En Jesús, “tomar la cruz” no se refiere a algo místico, o a los sufrimientos y penalidades que la vida trae para todos, o a mortificaciones que uno pueda infligirse a sí mismo… La cruz que hay que esta dispuesto a tomar, según dice Jesús, para ser su discípulo es otra: la que conlleva el simple hecho de ser cristiano, o sea, lo que cuesta “vivir y luchar por la Causa de Jesús”, la persecución que eso pueda acarrear de parte de los interesados en que no triunfe la Causa de Jesús (que no es otra que el amor, la justicia, la libertad, la fraternidad…). Compartir entre todos los conceptos adecuados e inadecuados que hemos solido tener respecto al “tomar la cruz”… ¿Qué es y qué no es “tomar la cruz”? ¿Qué es y qué no es la “cruz” a la que se refiere Jesús?…

 

Para la oración de los fieles

Por la iglesia, para que se libere de todo lo que la esclaviza y le impide servir fielmente a la causa de Jesús. Roguemos al Señor.

Por los que encuentran obstáculos para seguir a Jesús por causa de su familia, de sus miedos e indecisiones, de su apego a las riquezas, para que logren vencer las dificultades. Roguemos...

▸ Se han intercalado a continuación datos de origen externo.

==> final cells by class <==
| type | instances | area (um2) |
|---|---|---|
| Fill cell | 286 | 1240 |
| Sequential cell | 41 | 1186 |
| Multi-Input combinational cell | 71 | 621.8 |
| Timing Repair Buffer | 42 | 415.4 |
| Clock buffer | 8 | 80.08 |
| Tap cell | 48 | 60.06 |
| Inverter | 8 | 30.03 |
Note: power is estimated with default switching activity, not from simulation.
<file path="src/rtl/nibble_cmp_seq_pkg.sv">
// Shared definitions for the nibble comparison sequencer: result encodings and FSM states.
// The one-hot {gt, eq, lt} encoding is the same one the 4-bit comparator datapath uses.
package cmp_pkg;

  localparam logic [2:0] CMP_GT   = 3'b100;
  localparam logic [2:0] CMP_EQ   = 3'b010;
  localparam logic [2:0] CMP_LT   = 3'b001;
  localparam logic [2:0] CMP_NONE = 3'b000;

  typedef enum logic [1:0] {
    S_IDLE = 2'd0,
    S_CMP  = 2'd1,
    S_DONE = 2'd2
  } state_t;

endpackage

</file>
<file path="src/rtl/nibble_cmp_seq_if.sv">
// Request/response bundle between a control unit (master) and the comparison sequencer (slave).
interface nibble_cmp_seq_if #(
  parameter int NIBBLES = 4
);

  localparam int W = 4 * NIBBLES;

  logic         start;
  logic [W-1:0] a;
  logic [W-1:0] b;
  logic         busy;
  logic         done;
  logic [2:0]   result;
  logic [4:0]   nib_cnt;

  modport master (
    output start, a, b,
    input  busy, done, result, nib_cnt
  );

  modport slave (
    input  start, a, b,
    output busy, done, result, nib_cnt
  );

endinterface

</file>
<file path="src/rtl/nibble_cmp_seq_cmp4.sv">
// Combinational 4-bit magnitude comparator producing a one-hot {gt, eq, lt} result.
module cmp4
  import cmp_pkg::*;
(
  input  logic [3:0] a,
  input  logic [3:0] b,
  output logic [2:0] q
);

  always_comb begin
    if (a > b) begin
      q = CMP_GT;
    end else if (a < b) begin
      q = CMP_LT;
    end else begin
      q = CMP_EQ;
    end
  end

endmodule

</file>
<file path="src/rtl/nibble_cmp_seq.sv">
// Multi-word magnitude comparator: walks the captured operands MSB nibble first through one
// shared cmp4 and stops at the first unequal nibble.
module nibble_cmp_seq
  import cmp_pkg::*;
#(
  parameter int NIBBLES = 4
) (
  input  logic            clk,
  input  logic            rst,
  nibble_cmp_seq_if.slave bus
);

  localparam int              W       = 4 * NIBBLES;
  localparam int              IDXW    = (NIBBLES > 1) ? $clog2(NIBBLES) : 1;
  localparam logic [IDXW-1:0] IDX_TOP = IDXW'(NIBBLES - 1);

  state_t          state_q, state_d;
  logic [W-1:0]    a_q, b_q;
  logic [IDXW-1:0] idx_q;
  logic [2:0]      result_q;
  logic [4:0]      nib_cnt_q;

  logic [3:0]      nib_a, nib_b;
  logic [2:0]      cmp_res;
  logic            accept;
  logic            last_nib;
  logic            decided;

  // One comparator, fed by an indexed part-select of the captured operands.
  assign nib_a = a_q[4*idx_q +: 4];
  assign nib_b = b_q[4*idx_q +: 4];

  cmp4 u_cmp4 (
    .a (nib_a),
    .b (nib_b),
    .q (cmp_res)
  );

  assign accept   = (state_q == S_IDLE) && bus.start;
  assign last_nib = (idx_q == '0);
  assign decided  = (cmp_res != CMP_EQ) || last_nib;

  // NOTE: sequential state uses non-blocking assignments so every register samples pre-edge values.
  always_ff @(posedge clk or posedge rst) begin
    if (rst) begin
      state_q <= S_IDLE;
    end else begin
      state_q <= state_d;
    end
  end

  // NOTE: every always_comb output gets a default first so no path can infer a latch.
  always_comb begin
    state_d = state_q;
    case (state_q)
      S_IDLE:  if (bus.start) state_d = S_CMP;
      S_CMP:   if (decided)   state_d = S_DONE;
      S_DONE:                 state_d = S_IDLE;
      default:                state_d = S_IDLE;
    endcase
  end

  // NOTE: the operand registers are plain flops, not a RAM, so they reset to 0 with the rest.
  always_ff @(posedge clk or posedge rst) begin
    if (rst) begin
      a_q       <= '0;
      b_q       <= '0;
      idx_q     <= '0;
      result_q  <= CMP_NONE;
      nib_cnt_q <= '0;
    end else if (accept) begin
      a_q       <= bus.a;
      b_q       <= bus.b;
      idx_q     <= IDX_TOP;
      result_q  <= CMP_NONE;
      nib_cnt_q <= '0;
    end else if (state_q == S_CMP) begin
      nib_cnt_q <= nib_cnt_q + 5'd1;
      if (cmp_res != CMP_EQ) begin
        result_q <= cmp_res;
      end else if (last_nib) begin
        result_q <= CMP_EQ;
      end else begin
        idx_q <= idx_q - 1'b1;
      end
    end
  end

  // result and nib_cnt are held registers; they only change on the next accepted start.
  always_comb begin
    bus.busy    = (state_q == S_CMP) || (state_q == S_DONE);
    bus.done    = (state_q == S_DONE);
    bus.result  = result_q;
    bus.nib_cnt = nib_cnt_q;
  end

endmodule

</file>
<file path="src/flat_wrapper.sv">
// flat-port wrapper written by rule: the top's interface ports become plain ports
module nibble_cmp_seq_flat import cmp_pkg::*;
#(
  parameter int NIBBLES = 4
)
  (clk, rst, bus_start, bus_a, bus_b, bus_busy, bus_done, bus_result, bus_nib_cnt);
  nibble_cmp_seq_if #(.NIBBLES(NIBBLES)) bus_i ();
  input  logic clk;
  input  logic rst;
  input wire logic [$bits(bus_i.start)-1:0] bus_start;
  input wire logic [$bits(bus_i.a)-1:0] bus_a;
  input wire logic [$bits(bus_i.b)-1:0] bus_b;
  output wire logic [$bits(bus_i.busy)-1:0] bus_busy;
  output wire logic [$bits(bus_i.done)-1:0] bus_done;
  output wire logic [$bits(bus_i.result)-1:0] bus_result;
  output wire logic [$bits(bus_i.nib_cnt)-1:0] bus_nib_cnt;
  assign bus_i.start = bus_start;
  assign bus_i.a = bus_a;
  assign bus_i.b = bus_b;
  assign bus_busy = bus_i.busy;
  assign bus_done = bus_i.done;
  assign bus_result = bus_i.result;
  assign bus_nib_cnt = bus_i.nib_cnt;
  nibble_cmp_seq #(.NIBBLES(NIBBLES)) u_core (.clk(clk), .rst(rst), .bus(bus_i));
endmodule
</file>
<file path="config.mk">
export PLATFORM = sky130hd
export DESIGN_NAME = nibble_cmp_seq_flat
export DESIGN_NICKNAME = d
export VERILOG_FILES = /design/src/rtl/nibble_cmp_seq_pkg.sv /design/src/rtl/nibble_cmp_seq_if.sv /design/src/rtl/nibble_cmp_seq_cmp4.sv /design/src/rtl/nibble_cmp_seq.sv /design/src/flat_wrapper.sv
export SDC_FILE = /design/constraint.sdc
export NUM_CORES = 1
export LEC_CHECK = 0
export ABC_AREA = 1
export CORE_MARGIN = 1.5
export CORE_UTILIZATION = 40
export CTS_CLUSTER_DIAMETER = 150
export CTS_CLUSTER_SIZE = 24
export DETAILED_ROUTE_END_ITERATION = 6
export PLACE_DENSITY = 0.65
export SLEW_MARGIN = 5
export SYNTH_ARGS = -nofsm -noshare
export SYNTH_HDL_FRONTEND = slang
export SYNTH_SLANG_ARGS = --single-unit
</file>
<file path="constraint.sdc">
create_clock -name clk -period 2.3 [get_ports clk]
set_clock_uncertainty 0.1 [all_clocks]
set_input_delay 0.345 -clock clk [delete_from_list [all_inputs] [get_ports clk]]
set_output_delay 0.345 -clock clk [all_outputs]
set_load 0.05 [all_outputs]
</file>
==> results of run 1 <==
==> cell families after synthesis <==
| group | count (synthesis) |
|---|---|
| flops | 44 |
| buf+inv | 32 |
| fa+ha+maj | 10 |
| compound gates | 32 |
| simple gates | 162 |
==> final cells by class <==
cell class,count,area [um2],area share
Multi-Input combinational cell,204,977,0.342
Inverter,19,78.8,0.0276
Clock buffer,6,82.6,0.0289
Tap cell,70,87.6,0.0307
Timing Repair inverter,1,7.51,0.00263
Timing Repair Buffer,53,509,0.178
Clock inverter,2,10.0,0.00351
Sequential cell,44,1100,0.386
==> registers in the layout, indices dropped and copies added, names as in the netlist <==
register	count
u_core.bus.result	3
u_core.b_q	16
u_core.idx_q	2
u_core.state_q	2
u_core.a_q	16
u_core.bus.nib_cnt	5
==> critical path: stages (launching register included) <==
cell and delay, ps:
dfrtp_1 400, inv_1 110, ha_1 150, clkdlybuf4s50_1 790
==> cell usage after synthesis <==
| cell type | instances |
|---|---|
| a31oi_1 | 1 |
| buf_4 | 1 |
| clkbuf_1 | 3 |
| inv_1 | 19 |
| o21ai_0 | 16 |
| nor2_1 | 14 |
| nand2_4 | 1 |
| nand2_2 | 2 |
| a21oi_1 | 9 |
| o22ai_1 | 4 |
| nor2_2 | 1 |
| nand4_2 | 1 |
| nor3b_1 | 1 |
| ha_1 | 10 |
| buf_2 | 5 |
| buf_6 | 4 |
| nand2_1 | 126 |
| dfrtp_1 | 44 |
| or2_2 | 1 |
| nand3_1 | 8 |
| nand4_1 | 2 |
| a32o_1 | 2 |
| nor3_1 | 5 |
==> how the worst min path moves through the flow <==
| stage | endpoint | slack [ps] | depth (start not counted) |
|---|---|---|---|
| floorplan | u_core.b_q[8] | 340 | 2 |
| finish | u_core.b_q[1] | 310 | 3 |
| global placement | u_core.a_q[8] | 360 | 2 |
| detailed placement | u_core.a_q[9] | 360 | 2 |
| CTS | u_core.b_q[3] | 320 | 3 |
| global route | u_core.b_q[3] | 360 | 3 |
==> metrics by stage <==
step                power (uW)  setup TNS (ps)  instances  hold slack [ps]  setup slack [ps]
floorplan                 2820               0        280              344               368
global placement          3240               0        388              361               177
detailed placement        3280               0        388              362               108
CTS                       3790               0        396              323              87.5
global route              4210           -4.14        399              357             -4.14
finish                    3850               0        399              313               114
==> timing repair <==
action                     4_1_cts  5_1_grt
gates resized for setup          0        9
setup endpoints to repair        0        7
buffers inserted                 0        2
==> metal layers <==
layer / vias up / track usage / share of wire
met5: - / 0 / 0
met1: 860 / 0.211 / 0.48
met3: 7 / 0.0400 / 0.034
li1: 979 / - / -
met2: 35 / 0.279 / 0.47
met4: 0 / 0.0491 / 0.012
==> power by group through the flow <==
stage	Clock, uW	Combinational [uW]	Sequential, uW
3_5_place_dp	0	1940	1330
2_1_floorplan	0	1380	1440
3_3_place_gp	0	1910	1330
4_1_cts	515	1950	1320
5_1_grt	551	2280	1380
6_report	499	2020	1330
==> results.py, run 1 <==
metrics = {
    "pwr": {
        "power.switching_uw": 1740,
        "max-vdd-ir-drop_v": 0.000629,
        "comb_power_share": 0.524,
        "p_leak_uw": 0.00144,
        "p_seq_frac": 0.346,
        "power_density_mw_per_mm2": 1350,
        "p_int_uw": 2120,
        "clockPowerShare": 0.130,
        "swShare": 0.451,
    },
    "synthesis": {
        "yosysTopAreaCell": "dfrtp_1",
        "synth-warning-count": 0,
        "syn-instance-count": 280,
        "synth_seq_area_share": 0.495,
        "synthXorXnorAreaFrac": 0,
        "synth_top_area_frac": 0.495,
        "yosys_register_bits": 44,
        "netlist_area_mm2": 0.00222,
        "yosys.area_share.simple": 0.297,
        "synth_compound_area_frac": 0.0794,
        "synth_area_leaders": "dfrtp_1 50%, nand2_1 21%, ha_1 5.6%",
        "syn_avg_cell_area_um2": 7.94,
        "synth_top_family_by_area": "simple AND/OR/NAND/NOR gates",
        "synth_fa_ha_area_frac": 0.0563,
        "synthDistinctLibCells": 23,
        "synth_fp_nets": 325,
        "synth_mux_area_frac": 0,
    },
    "layout": {
        "area_growth_pct": 28.5,
        "final_cell_mix": "125 x nand2_1, 43 x clkdlybuf4s50_1, 43 x dfrtp_1",
        "fin_nets": 373,
        "final_common_cell": "nand2_1",
        "final_cell_area_mm2": 0.00286,
        "drive_gt1_frac": 0.0942,
        "nFillCells": 524,
        "antennaDiodeCount": 0,
        "utilization": 0.545,
    },
    "detailed_routing": {
        "vias": 1881,
        "drc": 0,
        "drtIter0Drc": 91,
        "wl_per_cell_um": 11.7,
        "ant_nets": 0,
        "viasPerCell": 4.71,
        "first_pass_iters": 6,
        "routed_wl_um": 4690,
    },
    "floorplanning": {
        "num_rows": 26,
        "ios": 45,
        "fp.dieW_um": 77.5,
        "core_area_mm2": 0.00524,
        "start_util": 0.424,
        "fp.dieH_um": 77.5,
        "dieArea_mm2": 0.00601,
    },
    "sta": {
        "period_needed_ps": 2190,
        "post-route-period-util": 0.951,
        "finalSetupViolations": 0,
        "hold_viol_final": 0,
        "slew_violations": 0,
        "max_slew.worst_pin.slew_ps": 491,
        "slew_headroom": 0.671,
        "max_freq_mhz": 457,
    },
    "setup_path": {
        "cp.required_ps": 1860,
        "critPathLaunch": "u_core.state_q[0]",
        "r2r_cells": 13,
        "path_class": "reg -> out",
        "endpoint": "bus_done",
        "arrival_ps": 1740,
        "timing.rr.start": "u_core.idx_q[0]",
        "cp-end-kind": "output pin",
        "cp-start-kind": "flop",
        "timing.rr.end": "u_core.idx_q[0]",
        "reg2reg_slack_ps": 120,
        "worstPathMaxFanout": 3,
    },
    "clock_tree": {
        "clock_path_buffers": 2,
        "cts_root_buffer": "clkbuf_8",
        "clk_latency_ps": 300,
        "cts-buffers-inserted": 5,
        "cts.sinks": 44,
        "clkTransAtPathRegs_ps": 80,
        "ctsHoldBuffers": 0,
        "cts_tree": "done",
        "ctsHtreeMaxLevel": 2,
    },
    "global_routing": {
        "globalRouteOverflowTotal": 0,
        "grt_max_degree": 28,
        "grt_pass1_wl_um": 7980,
        "grtUsageTotal": 0.166,
        "antenna_found_initial": 0,
        "grt_pass1_vias": 1804,
    },
    "placed_design": {
        "gp_congestion": 0.771,
        "hpwl_um": 3350,
        "place_area_mm2": 0.00271,
        "io_buffers": 44,
    },
    "run_status": {
        "status": "completed",
    },
    "flow_run": {
        "cap_violations": 0,
    },
    "hold_path": {
        "hp-class": "in -> async",
    },
}
(Power assumes the default switching activity.)
==> run 2: changes to the inputs <==
- CAP_MARGIN: unset -> 25
- clock period: 2.3 -> 2.13 ns (I/O delays scaled with it)
==> run 2 against run 1 <==
Final cell count up 1.0%. Register-to-register slack worse by 80 ps. Via count up 4.6%. Non-clock buffer count up 4. Die area unchanged. Final area up 7.3%. Utilization up 4.0 points. Global-route usage down 0.44 points. Worst setup slack worse by 76 ps. Sequential power up 11%. Clock power up 27%. Worst hold slack better by 52 ps.
==> results.py, run 2 (synthesis results as in run 1) <==
metrics = {
    "setup_path": {
        "arrival_ps": 2190,
        "cp-start-kind": "flop",
        "cp-end-kind": "flop",
        "worstPathMaxFanout": 7,
        "cp.required_ps": 2230,
        "path_class": "reg -> reg",
    },
    "sta": {
        "period_needed_ps": 2090,
        "rsz0062_at_grt": "true",
        "finalSetupViolations": 0,
        "max_slew.worst_pin.slew_ps": 555,
        "slew_violations": 0,
        "max_freq_mhz": 478,
        "slew_headroom": 0.630,
        "hold_viol_final": 0,
        "post-route-period-util": 0.983,
    },
    "clock_tree": {
        "clock_path_buffers": 2,
        "cts_tree": "done",
        "ctsHtreeMaxLevel": 2,
        "clk_latency_ps": 300,
        "cts.sinks": 44,
        "clkTransAtPathRegs_ps": 80,
        "cts_root_buffer": "clkbuf_8",
        "cts-buffers-inserted": 5,
    },
    "detailed_routing": {
        "drc": 0,
        "ant_nets": 0,
        "viasPerCell": 4.88,
        "first_pass_iters": 4,
        "vias": 1968,
        "wl_per_cell_um": 12.4,
        "drtIter0Drc": 89,
        "routed_wl_um": 5010,
    },
    "global_routing": {
        "antenna_found_initial": 0,
        "globalRouteOverflowTotal": 0,
        "grt_max_degree": 45,
        "grt_pass1_vias": 1783,
        "grtUsageTotal": 0.161,
        "grt_pass1_wl_um": 7760,
    },
    "pwr": {
        "p_seq_frac": 0.311,
        "total_power_uw": 4770,
        "p_int_uw": 2610,
        "comb_power_share": 0.556,
        "clockPowerShare": 0.133,
        "max-vdd-ir-drop_v": 0.000677,
        "swShare": 0.452,
        "power_density_mw_per_mm2": 1560,
        "power.switching_uw": 2160,
        "p_leak_uw": 0.00152,
    },
    "layout": {
        "final_common_cell": "nand2_1",
        "area_growth_pct": 37.9,
        "fin_nets": 377,
        "final_cell_mix": "122 x nand2_1, 42 x clkdlybuf4s50_1, 42 x dfrtp_1",
        "utilization": 0.585,
        "multi_input_comb_area_mm2": 0.00109,
        "final_cell_area_mm2": 0.00306,
        "antennaDiodeCount": 0,
        "nFillCells": 480,
        "ff_latch_area_mm2": 0.00110,
        "drive_gt1_frac": 0.165,
    },
    "hold_path": {
        "hp-class": "in -> async",
    },
    "floorplanning": {
        "dieArea_mm2": 0.00601,
        "num_rows": 26,
        "fp.dieH_um": 77.5,
        "core_area_mm2": 0.00524,
        "start_util": 0.424,
        "ios": 45,
        "fp.dieW_um": 77.5,
    },
    "run_status": {
        "status": "completed",
    },
    "flow_run": {
        "cap_violations": 0,
    },
    "placed_design": {
        "hpwl_um": 3260,
        "gp_congestion": 0.790,
        "io_buffers": 44,
        "place_area_mm2": 0.00272,
    },
}
[run 2: cell types whose count changed in the layout (fill, tap and decap cells not counted), moves of 2 or more]
cell / previous run / this run
nor2_1: 14 / 11
nand2_1: 125 / 122
o21ai_1: 0 / 5
ha_4: 0 / 2
o22ai_2: 0 / 3
ha_1: 10 / 8
a32o_1: 2 / 0
o21ai_2: 0 / 2
o21ai_0: 16 / 9
nand2_4: 1 / 4
a32o_2: 0 / 2
nor2_2: 0 / 2
o22ai_1: 4 / 1
clkbuf_16: 0 / 2
[run 2: per-layer routing]
metal  GRT usage  vias up  wire, um
met5           0        -         0
met2       0.263       49      2380
li1            -      995         -
met1       0.212      917      2350
met3      0.0353        7       208
met4      0.0545        0        74
[run 2: stage by stage]
stage                     setup TNS, ps  setup slack (ps)  std cells  hold WS, ps
after global placement                0              69.5        389          362
final                                 0              37.3        403          365
after global routing               -519             -95.3        403          398
after floorplan                       0               198        280          329
after CTS                             0              3.47        397          382
after detailed placement          -56.3             -23.4        389          360
[run 2: cell type report]
type,instances,share of cell area
Inverter,19,0.0261
Sequential cell,44,0.360
Clock inverter,3,0.0139
Multi-Input combinational cell,204,0.356
Timing Repair Buffer,57,0.190
Clock buffer,5,0.0225
Timing Repair inverter,1,0.00245
Tap cell,70,0.0286
[run 2: critical path: stages (launching register included)]
cell and delay [ps]:
dfrtp_2 490, clkinv_4 110, buf_4 120, nand2_1 40
a32o_2 250, ha_4 290, nand2_4 70, nor2_4 190
nand4_4 160, nand2_1 110, nand2_1 60
[run 2: final timing paths]
path,startpoint,to,slack (ps),cells after the start
max,u_core.idx_q[0],u_core.idx_q[0],40,10
min,rst,u_core.b_q[12],370,3
max reg2reg,u_core.idx_q[0],u_core.idx_q[0],40,10
min reg2reg,u_core.b_q[11],u_core.b_q[11],390,2
max in group asynchronous,rst,u_core.idx_q[1],1170,3
min in group clk,u_core.b_q[11],u_core.b_q[11],390,2
[run 2: power groups by stage]
stage | clock network [uW] | registers, uW | logic (uW)
finish | 636 | 1480 | 2650
global route | 678 | 1520 | 2950
CTS | 649 | 1440 | 2110
detailed placement | 0 | 1450 | 2090
global placement | 0 | 1450 | 2050
floorplan | 0 | 1560 | 1490
[run 2: repair_timing]
item,CTS,global route
pin swaps,0,5
hold endpoints to repair,0,0
endpoints found under the setup margin,3,7
hold buffers,0,0
cloned,0,3
gates resized for setup,2,44
buffers inserted,0,3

Por los pequeños, los pobres, los necesitados, para que encuentren en nosotros a personas dispuestas a servirles y sacarles de su necesidad. Roguemos...

Por todos los bautizados, para que seamos conscientes de nuestra unión con Cristo muerto y resucitado y así también nos unamos a su trabajo por hacer crecer en el reino. Roguemos...

Por todos los pueblos del mundo, para que vivan una paz estable, basada en la justicia y en el respeto a los demás. Roguemos...

Por todos los emigrantes, para que sean acogidos con cariño y hospitalidad, y puedan reunirse pronto con sus familias. Roguemos...

 

Oración comunitaria

       Te damos gracias, Padre, por todas las cosas buenas que nos das en la vida, y te pedimos que fortalezcas nuestros corazones para que pongamos nuestro amor a Ti por encima de todo lo demás, de modo que sepamos aceptar la Cruz por servir a los hermanos. Por Jesucristo.

 

       Oh Dios, misterio profundo que habita en lo hondo del ser humano, y en el corazón de todos los Pueblos. Tú has revelado a todos los humanos que el amor es valioso frente al egoísmo, y que, más allá de las ventajas banales del egoísmo, hay otros valores por los que vale la pena arriesgar, dar y hasta “perder”, porque en esa pérdida hay una ganancia más honda… Queremos expresarte nuestra decisión de aclarar nuestra mirada y serenar nuestro corazón, para que nuestra vida esté construida sobre la opción por los valores que perduran. Tú que vives y haces vivir por siglos de siglos y milenios de milenios. Amén.